Using the entries below, show all lines with the string "buffers".

Data records
::::::::

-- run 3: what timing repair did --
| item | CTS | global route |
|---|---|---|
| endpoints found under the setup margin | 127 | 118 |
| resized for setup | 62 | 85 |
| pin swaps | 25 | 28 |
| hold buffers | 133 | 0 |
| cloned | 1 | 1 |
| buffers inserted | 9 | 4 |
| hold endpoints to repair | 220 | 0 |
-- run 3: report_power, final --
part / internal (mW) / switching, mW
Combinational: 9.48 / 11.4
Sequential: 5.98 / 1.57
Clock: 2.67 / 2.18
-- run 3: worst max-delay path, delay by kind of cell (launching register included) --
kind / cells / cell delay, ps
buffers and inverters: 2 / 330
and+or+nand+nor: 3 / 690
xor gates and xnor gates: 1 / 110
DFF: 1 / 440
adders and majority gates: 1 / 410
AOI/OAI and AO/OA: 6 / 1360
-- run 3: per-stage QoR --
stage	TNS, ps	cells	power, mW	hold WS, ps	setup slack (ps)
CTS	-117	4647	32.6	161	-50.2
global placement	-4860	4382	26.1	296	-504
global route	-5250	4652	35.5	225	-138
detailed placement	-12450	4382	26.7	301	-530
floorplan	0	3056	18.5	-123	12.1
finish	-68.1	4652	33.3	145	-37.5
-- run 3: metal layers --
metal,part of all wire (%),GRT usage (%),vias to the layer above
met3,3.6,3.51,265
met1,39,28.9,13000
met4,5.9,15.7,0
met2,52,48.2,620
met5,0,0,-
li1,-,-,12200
===== src/rtl/seg7_pkg.sv =====
// Shared segment codes, BCD digit type and converter state encoding for the seg7 scan driver.
// Segment vectors are {g,f,e,d,c,b,a}, active-low.
package seg7_pkg;

    typedef logic [3:0] bcd_t;

    typedef enum logic [1:0] {
        CONV_IDLE,
        CONV_SHIFT,
        CONV_DONE
    } conv_state_t;

    localparam logic [6:0] SEG_0     = 7'b1000000;
    localparam logic [6:0] SEG_1     = 7'b1111001;
    localparam logic [6:0] SEG_2     = 7'b0100100;
    localparam logic [6:0] SEG_3     = 7'b0110000;
    localparam logic [6:0] SEG_4     = 7'b0011001;
    localparam logic [6:0] SEG_5     = 7'b0010010;
    localparam logic [6:0] SEG_6     = 7'b0000010;
    localparam logic [6:0] SEG_7     = 7'b1111000;
    localparam logic [6:0] SEG_8     = 7'b0000000;
    localparam logic [6:0] SEG_9     = 7'b0011000;
    localparam logic [6:0] SEG_BLANK = 7'b1111111;
    localparam logic [6:0] SEG_DASH  = 7'b0111111;

    // ceil(bin_w * log10(2)) + 1, in integer arithmetic.
    function automatic int bcd_digits(input int bin_w);
        return (bin_w * 30103 + 99999) / 100000 + 1;
    endfunction

    function automatic logic [6:0] seg_of(input bcd_t d);
        case (d)
            4'd0:    seg_of = SEG_0;
            4'd1:    seg_of = SEG_1;
            4'd2:    seg_of = SEG_2;
            4'd3:    seg_of = SEG_3;
            4'd4:    seg_of = SEG_4;
            4'd5:    seg_of = SEG_5;
            4'd6:    seg_of = SEG_6;
            4'd7:    seg_of = SEG_7;
            4'd8:    seg_of = SEG_8;
            4'd9:    seg_of = SEG_9;
            default: seg_of = SEG_BLANK;
        endcase
    endfunction

endpackage


===== src/rtl/seg7_bin2bcd.sv =====
// Sequential double-dabble: start captures bin, busy for BIN_W cycles, then one cycle of done.
// No backpressure: start is ignored while shifting; bcd holds the result until the next start.
module seg7_bin2bcd
    import seg7_pkg::*;
#(
    parameter int BIN_W = 14,
    parameter int BCD_D = bcd_digits(BIN_W)
) (
    input  logic               clk,
    input  logic               rst_n,
    input  logic               start,
    input  logic [BIN_W-1:0]   bin,
    output logic               busy,
    output logic               done,
    output logic [BCD_D*4-1:0] bcd
);

    localparam int CNT_W = $clog2(BIN_W);

    conv_state_t        state_q, state_d;
    logic [BIN_W-1:0]   sh_q, sh_d;
    logic [BCD_D*4-1:0] bcd_q, bcd_d, bcd_adj;
    logic [CNT_W-1:0]   cnt_q, cnt_d;

    always_comb begin
        bcd_adj = bcd_q;
        for (int i = 0; i < BCD_D; i++) begin
            if (bcd_q[i*4 +: 4] >= 4'd5) begin
                bcd_adj[i*4 +: 4] = bcd_q[i*4 +: 4] + 4'd3;
            end
        end
    end

    always_comb begin
        state_d = state_q;
        sh_d    = sh_q;
        bcd_d   = bcd_q;
        cnt_d   = cnt_q;
        case (state_q)
            CONV_SHIFT: begin
                {bcd_d, sh_d} = {bcd_adj, sh_q} << 1;
                cnt_d         = cnt_q + CNT_W'(1);
                if (cnt_q == CNT_W'(BIN_W - 1)) begin
                    state_d = CONV_DONE;
                end
            end
            CONV_DONE: state_d = CONV_IDLE;
            default:   ;
        endcase
        // A new request may overlap the done cycle; bcd_q is still valid on that edge.
        if (start && (state_q != CONV_SHIFT)) begin
            state_d = CONV_SHIFT;
            sh_d    = bin;
            bcd_d   = '0;
            cnt_d   = '0;
        end
    end

    always_ff @(posedge clk or negedge rst_n) begin
        if (!rst_n) begin
            state_q <= CONV_IDLE;
            sh_q    <= '0;
            bcd_q   <= '0;
            cnt_q   <= '0;
        end else begin
            state_q <= state_d;
            sh_q    <= sh_d;
            bcd_q   <= bcd_d;
            cnt_q   <= cnt_d;
        end
    end

    assign busy = (state_q == CONV_SHIFT);
    assign done = (state_q == CONV_DONE);
    assign bcd  = bcd_q;

endmodule
## src/rtl/univ_shift_reg_pkg.sv

```systemverilog
// Shared definitions for the universal shift register family.
// The mode encodings are reused by the counter and LFSR blocks.
package univ_shift_reg_pkg;

  typedef enum logic [2:0] {
    USR_HOLD = 3'd0,
    USR_LOAD = 3'd1,
    USR_SHL  = 3'd2,
    USR_SHR  = 3'd3,
    USR_ROL  = 3'd4,
    USR_ROR  = 3'd5,
    USR_INC  = 3'd6,
    USR_DEC  = 3'd7
  } usr_mode_e;

  localparam int USR_WIDTH_MIN = 2;
  localparam int USR_WIDTH_MAX = 32;

  // True for the two modes that move a bit out through SO.
  function automatic logic usr_is_shift(input usr_mode_e m);
    return (m == USR_SHL) || (m == USR_SHR);
  endfunction

endpackage

```

## src/rtl/usr_next.sv

```systemverilog
// Combinational next-state logic for univ_shift_reg: computes the word,
// serial-out bit and wrap flag that the register bank captures.
module usr_next
  import univ_shift_reg_pkg::*;
#(
  parameter int WIDTH = 8
) (
  input  logic [WIDTH-1:0] q,
  input  logic             so,
  input  logic [2:0]       mode,
  input  logic [WIDTH-1:0] d,
  input  logic             si,
  output logic [WIDTH-1:0] next_q,
  output logic             next_so,
  output logic             next_carry
);

  localparam logic [WIDTH-1:0] ALL_ONES = {WIDTH{1'b1}};
  localparam logic [WIDTH-1:0] ALL_ZERO = {WIDTH{1'b0}};
  localparam logic [WIDTH-1:0] ONE      = {{(WIDTH-1){1'b0}}, 1'b1};

  usr_mode_e op;
  logic      shift_out;

  assign op = usr_mode_e'(mode);

  // The bit leaving the word: MSB for left shifts, LSB for right shifts.
  assign shift_out = (op == USR_SHL) ? q[WIDTH-1] : q[0];

  always_comb begin
    next_q     = q;
    next_carry = 1'b0;
    case (op)
      USR_HOLD: next_q = q;
      USR_LOAD: next_q = d;
      USR_SHL:  next_q = {q[WIDTH-2:0], si};
      USR_SHR:  next_q = {si, q[WIDTH-1:1]};
      USR_ROL:  next_q = {q[WIDTH-2:0], q[WIDTH-1]};
      USR_ROR:  next_q = {q[0], q[WIDTH-1:1]};
      USR_INC: begin
        next_q     = q + ONE;
        next_carry = (q == ALL_ONES);
      end
      USR_DEC: begin
        next_q     = q - ONE;
        next_carry = (q == ALL_ZERO);
      end
      default: next_q = q;
    endcase
  end

  // SO is sticky: only the two shift modes replace it.
  assign next_so = usr_is_shift(op) ? shift_out : so;

endmodule

```

## src/rtl/univ_shift_reg.sv

```systemverilog
// Universal shift register: hold/load/shift/rotate/count on each enabled
// rising edge, with serial-out, wrap flag and combinational zero flag.
module univ_shift_reg
  import univ_shift_reg_pkg::*;
#(
  parameter int               WIDTH     = 8,
  parameter logic [WIDTH-1:0] RESET_VAL = '0
) (
  input  logic             CLK,
  input  logic             RST,
  input  logic             EN,
  input  logic [2:0]       MODE,
  input  logic [WIDTH-1:0] D,
  input  logic             SI,
  output logic [WIDTH-1:0] Q,
  output logic             SO,
  output logic             CARRY,
  output logic             ZERO
);

  generate
    if (WIDTH < USR_WIDTH_MIN || WIDTH > USR_WIDTH_MAX) begin : g_width_check
      $error("univ_shift_reg: WIDTH out of range");
    end
  endgenerate

  logic [WIDTH-1:0] next_q;
  logic             next_so;
  logic             next_carry;

  usr_next #(
    .WIDTH(WIDTH)
  ) u_next (
    .q          (Q),
    .so         (SO),
    .mode       (MODE),
    .d          (D),
    .si         (SI),
    .next_q     (next_q),
    .next_so    (next_so),
    .next_carry (next_carry)
  );

  // Single register bank; EN low freezes Q, SO and CARRY together.
  always_ff @(posedge CLK or posedge RST) begin
    if (RST) begin
      Q     <= RESET_VAL;
      SO    <= 1'b0;
      CARRY <= 1'b0;
    end else if (EN) begin
      Q     <= next_q;
      SO    <= next_so;
      CARRY <= next_carry;
    end
  end

  assign ZERO = (Q == '0);

endmodule

```
[config.mk]
export PLATFORM = sky130hd
export DESIGN_NAME = alu_exec_ctrl
export DESIGN_NICKNAME = d
export VERILOG_FILES = /design/src/rtl/alu_exec_ctrl_pkg.sv /design/src/rtl/alu_exec_ctrl_regfile.sv /design/src/rtl/alu_exec_ctrl.sv
export SDC_FILE = /design/constraint.sdc
export NUM_CORES = 1
export LEC_CHECK = 0
export BUFFER_PORTS_ARGS = -buffer_cell sky130_fd_sc_hd__buf_4
export CAP_MARGIN = 0
export CORE_MARGIN = 5
export CORE_UTILIZATION = 60
export CTS_CLUSTER_DIAMETER = 60
export DETAILED_ROUTE_END_ITERATION = 10
export PLACE_DENSITY = 0.88
export SLEW_MARGIN = 30
export SYNTH_ARGS = -nofsm -noshare
export SYNTH_HDL_FRONTEND = slang
export SYNTH_HIERARCHICAL = 1
export SYNTH_SLANG_ARGS = --single-unit
[constraint.sdc]
create_clock -name clk -period 3.4 [get_ports clk]
set_input_delay 0.17 -clock clk [delete_from_list [all_inputs] [get_ports clk]]
set_output_delay 0.17 -clock clk [all_outputs]
set_load 0.005 [all_outputs]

::::::::

REPLY -
| hold buffers | 133 | 0 |
| buffers inserted | 9 | 4 |
buffers and inverters: 2 / 330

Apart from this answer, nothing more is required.